Module#

class caskade.Module(name: str | None = None, **kwargs)[source]#

Bases: Node, GetSetValues

Node to represent a simulation module in the graph.

The Module object is used to represent a simulation module in the graph. These are python objects that contain the calculations for a simulation, they also hold the Param objects that are used in the calculations. The Module object has additional functionality to manage the Param objects below it in the graph, it keeps track of all dynamic Param objects so that at runtime their values may be filled. The Module object manages its links to other nodes through attributes of the class.

Examples

Example of a nested pair of Module objects and how their @forward methods are called:

class MySim(Module):
    def __init__(self, a, b=None):
        super().__init__()
        self.a = a
        self.b = Param("b", b)

    @forward
    def myfunc(self, x, b=None):
        return x * self.a.otherfun(x) + b

class OtherSim(Module):
    def __init__(self, c=None):
        super().__init__()
        self.c = Param("c", c)

    @forward
    def otherfun(self, x, c = None):
        return x + c

othersim = OtherSim()
mysim = MySim(a=othersim)
#                       b                         c
params = [torch.tensor([1.0, 2.0]), torch.tensor([3.0, 4.0])]
result = mysim.myfunc(3.0, params=params)
# result is tensor([19.0, 23.0])
property all_params#

All parameters below this module in the DAG.

Returns:

Concatenation of static, dynamic, and pointer parameters.

Return type:

tuple of Param

clear_state()[source]#

Clear the active state _value for all params below this Module in the DAG. This should not be used by a user under normal circumstances.

property dynamic: bool#

Return True if the module has dynamic parameters as direct children.

Returns:

True if any direct children are dynamic parameters.

Return type:

bool

fill_kwargs(keys: tuple[str]) dict[str, ArrayLike][source]#

Fill the kwargs for an @forward method with the values of the dynamic parameters. The requested keys are matched to names of Param objects owned by the Module. This should not be used by the user under normal circumstances.

fill_params(params: ArrayLike | Sequence | Mapping, dynamic=True)[source]#

Fill the dynamic/static parameters of the module with the input values from params.

Parameters:
  • params ((Union[ArrayLike, Sequence, Mapping])) – The input values to fill the dynamic parameters with. The input can be an ArrayLike, a Sequence, or a Mapping.

  • dynamic (bool) – Operate on dynamic parameters (True, default) or static parameters (False).

property node_str: str#

Returns a string representation of the node for graph visualization.

param_order()[source]#

Return a human-readable string of dynamic parameter ordering.

Each line corresponds to a parameter group and lists the parameters in the format parent_name: param_name.

Returns:

Multi-line string describing the dynamic parameter order.

Return type:

str

remove_memo(memo)[source]#

Remove a memo string and propagate removal to all children.

Parameters:

memo (str) – The memo message to remove. The same propagation rules as add_memo apply.

property static: bool#

Return True if the module has no dynamic parameters as direct children.

Returns:

True if none of the direct children are dynamic parameters.

Return type:

bool

to_dynamic(children_only=True)[source]#

Change all parameters to dynamic parameters.

Parameters:

children_only ((bool, optional)) – If True, only convert the children of this module to dynamic.
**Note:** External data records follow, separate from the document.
**src/rtl/fetch_pkg.sv**
```systemverilog
// Shared fetch-stage types: address/instruction widths and the IR register payload.
package fetch_pkg;
  localparam int unsigned ADDR_W  = 12;
  localparam int unsigned INSTR_W = 19;

  typedef logic [ADDR_W-1:0]  addr_t;
  typedef logic [INSTR_W-1:0] instr_t;

  localparam instr_t NOP_INSTR = '0;

  // Instruction register contents handed to decode
  typedef struct packed {
    instr_t instr;
    addr_t  pc;
    logic   valid;
  } ir_reg_t;
endpackage

```
**src/rtl/fetch_stage_if.sv**
```systemverilog
// Fetch-stage bus: redirect requests from decode, instruction memory port, IR to decode.
interface fetch_stage_if;
  import fetch_pkg::*;

  logic   stall;
  logic   jump_en;
  logic   call_en;
  logic   ret_en;
  addr_t  target;
  addr_t  imem_address;
  instr_t imem_instruction;
  instr_t ir;
  addr_t  ir_pc;
  logic   ir_valid;
  logic   stack_overflow;
  logic   stack_underflow;

  modport master (
    input  stall, jump_en, call_en, ret_en, target, imem_instruction,
    output imem_address, ir, ir_pc, ir_valid, stack_overflow, stack_underflow
  );

  modport slave (
    output stall, jump_en, call_en, ret_en, target, imem_instruction,
    input  imem_address, ir, ir_pc, ir_valid, stack_overflow, stack_underflow
  );
endinterface

```
**src/rtl/fetch_stage_return_stack.sv**
```systemverilog
// Return-address stack for call/return; full/empty/top are decoded from the entry count.
module return_stack
  import fetch_pkg::*;
#(
  parameter int unsigned DEPTH = 8
) (
  input  logic  clk,
  input  logic  rst,
  input  logic  push,
  input  logic  pop,
  input  addr_t din,
  output addr_t top_c,
  output logic  full_c,
  output logic  empty_c
);
  localparam int unsigned PTR_W = $clog2(DEPTH);
  localparam int unsigned CNT_W = PTR_W + 1;

  addr_t            mem [DEPTH];
  logic [CNT_W-1:0] cnt;
  logic [CNT_W-1:0] top_cnt;

  assign full_c  = (cnt == CNT_W'(DEPTH));
  assign empty_c = (cnt == '0);
  assign top_cnt = cnt - CNT_W'(1);
  assign top_c   = mem[top_cnt[PTR_W-1:0]];

  // Contents are cleared on reset so a mid-run reset leaves no stale return addresses
  always_ff @(posedge clk or posedge rst) begin
    if (rst) begin
      cnt <= '0;
      for (int i = 0; i < int'(DEPTH); i++) mem[i] <= '0;
    end else if (push && !full_c) begin
      mem[cnt[PTR_W-1:0]] <= din;
      cnt                 <= cnt + CNT_W'(1);
    end else if (pop && !empty_c) begin
      cnt <= top_cnt;
    end
  end
endmodule

```
**src/rtl/fetch_stage.sv**
```systemverilog
// Instruction fetch stage: PC, IR register, jump/call/return redirect.
// Return-address stack and its sticky flags exist only when RET_STACK_EN is defined.
module fetch_stage
  import fetch_pkg::*;
#(
  parameter int unsigned STACK_DEPTH = 8
) (
  input  logic          clk,
  input  logic          rst,
  fetch_stage_if.master bus
);
  addr_t   pc;
  addr_t   pc_nxt;
  addr_t   redirect_pc;
  logic    redirect;
  ir_reg_t ir_q;
  ir_reg_t ir_nxt;

  if (STACK_DEPTH < 2 || (STACK_DEPTH & (STACK_DEPTH - 1)) != 0) begin : g_bad_depth
    $error("STACK_DEPTH must be a power of two and at least 2");
  end

`ifdef RET_STACK_EN
  logic  push;
  logic  pop;
  logic  stack_full;
  logic  stack_empty;
  logic  overflow_q;
  logic  underflow_q;
  addr_t stack_top;

  return_stack #(.DEPTH(STACK_DEPTH)) u_return_stack (
    .clk     (clk),
    .rst     (rst),
    .push    (push),
    .pop     (pop),
    .din     (ir_q.pc + ADDR_W'(1)),
    .top_c   (stack_top),
    .full_c  (stack_full),
    .empty_c (stack_empty)
  );

  // Redirect decode: ret > call > jump, only acted on for a valid IR
  always_comb begin
    redirect    = ir_q.valid & (bus.ret_en | bus.call_en | bus.jump_en);
    redirect_pc = bus.target;
    push        = 1'b0;
    pop         = 1'b0;
    if (ir_q.valid && bus.ret_en) begin
      pop         = ~stack_empty;
      redirect_pc = stack_empty ? '0 : stack_top;
    end else if (ir_q.valid && bus.call_en) begin
      push = ~stack_full;
    end
  end

  always_ff @(posedge clk or posedge rst) begin
    if (rst) begin
      overflow_q  <= 1'b0;
      underflow_q <= 1'b0;
    end else begin
      if (ir_q.valid && bus.ret_en && stack_empty) underflow_q <= 1'b1;
      if (ir_q.valid && !bus.ret_en && bus.call_en && stack_full) overflow_q <= 1'b1;
    end
  end

  assign bus.stack_overflow  = overflow_q;
  assign bus.stack_underflow = underflow_q;
`else
  // Without a stack a call is a plain jump and a return is not a redirect
  assign redirect    = ir_q.valid & (bus.call_en | bus.jump_en);
  assign redirect_pc = bus.target;

  assign bus.stack_overflow  = 1'b0;
  assign bus.stack_underflow = 1'b0;
`endif

  // Next PC / IR: redirect squashes the wrong-path fetch, stall freezes everything
  always_comb begin
    pc_nxt       = pc + ADDR_W'(1);
    ir_nxt.instr = bus.imem_instruction;
    ir_nxt.pc    = pc;
    ir_nxt.valid = 1'b1;
    if (redirect) begin
      pc_nxt       = redirect_pc;
      ir_nxt       = ir_q;
      ir_nxt.valid = 1'b0;
    end else if (bus.stall) begin
      pc_nxt = pc;
      ir_nxt = ir_q;
    end
  end

  always_ff @(posedge clk or posedge rst) begin
    if (rst) begin
      pc   <= '0;
      ir_q <= '{instr: NOP_INSTR, pc: '0, valid: 1'b0};
    end else begin
      pc   <= pc_nxt;
      ir_q <= ir_nxt;
    end
  end

  assign bus.imem_address = pc;
  assign bus.ir           = ir_q.instr;
  assign bus.ir_pc        = ir_q.pc;
  assign bus.ir_valid     = ir_q.valid;
endmodule

```
**src/flat_wrapper.sv**
```systemverilog
// flat-port wrapper written by rule: the top's interface ports become plain ports
module fetch_stage_flat import fetch_pkg::*;
#(
  parameter int unsigned STACK_DEPTH = 8
)
  (clk, rst, bus_stall, bus_jump_en, bus_call_en, bus_ret_en, bus_target, bus_imem_instruction, bus_imem_address, bus_ir, bus_ir_pc, bus_ir_valid, bus_stack_overflow, bus_stack_underflow);
  fetch_stage_if bus_i ();
  input  logic clk;
  input  logic rst;
  input wire logic [$bits(bus_i.stall)-1:0] bus_stall;
  input wire logic [$bits(bus_i.jump_en)-1:0] bus_jump_en;
  input wire logic [$bits(bus_i.call_en)-1:0] bus_call_en;
  input wire logic [$bits(bus_i.ret_en)-1:0] bus_ret_en;
  input wire logic [$bits(bus_i.target)-1:0] bus_target;
  input wire logic [$bits(bus_i.imem_instruction)-1:0] bus_imem_instruction;
  output wire logic [$bits(bus_i.imem_address)-1:0] bus_imem_address;
  output wire logic [$bits(bus_i.ir)-1:0] bus_ir;
  output wire logic [$bits(bus_i.ir_pc)-1:0] bus_ir_pc;
  output wire logic [$bits(bus_i.ir_valid)-1:0] bus_ir_valid;
  output wire logic [$bits(bus_i.stack_overflow)-1:0] bus_stack_overflow;
  output wire logic [$bits(bus_i.stack_underflow)-1:0] bus_stack_underflow;
  assign bus_i.stall = bus_stall;
  assign bus_i.jump_en = bus_jump_en;
  assign bus_i.call_en = bus_call_en;
  assign bus_i.ret_en = bus_ret_en;
  assign bus_i.target = bus_target;
  assign bus_i.imem_instruction = bus_imem_instruction;
  assign bus_imem_address = bus_i.imem_address;
  assign bus_ir = bus_i.ir;
  assign bus_ir_pc = bus_i.ir_pc;
  assign bus_ir_valid = bus_i.ir_valid;
  assign bus_stack_overflow = bus_i.stack_overflow;
  assign bus_stack_underflow = bus_i.stack_underflow;
  fetch_stage #(.STACK_DEPTH(STACK_DEPTH)) u_core (.clk(clk), .rst(rst), .bus(bus_i));
endmodule
```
If False, convert all parameters in the graph below this module. Defaults to True.

to_static(children_only=True)[source]#

Change all parameters to static parameters.

Parameters:

children_only ((bool, optional)) – If True, only convert children of this module to static. If False, convert all parameters in the graph below this module. Defaults to True.

update_graph()[source]#

Maintain a tuple of dynamic, static, and pointer parameters at all points lower in the DAG.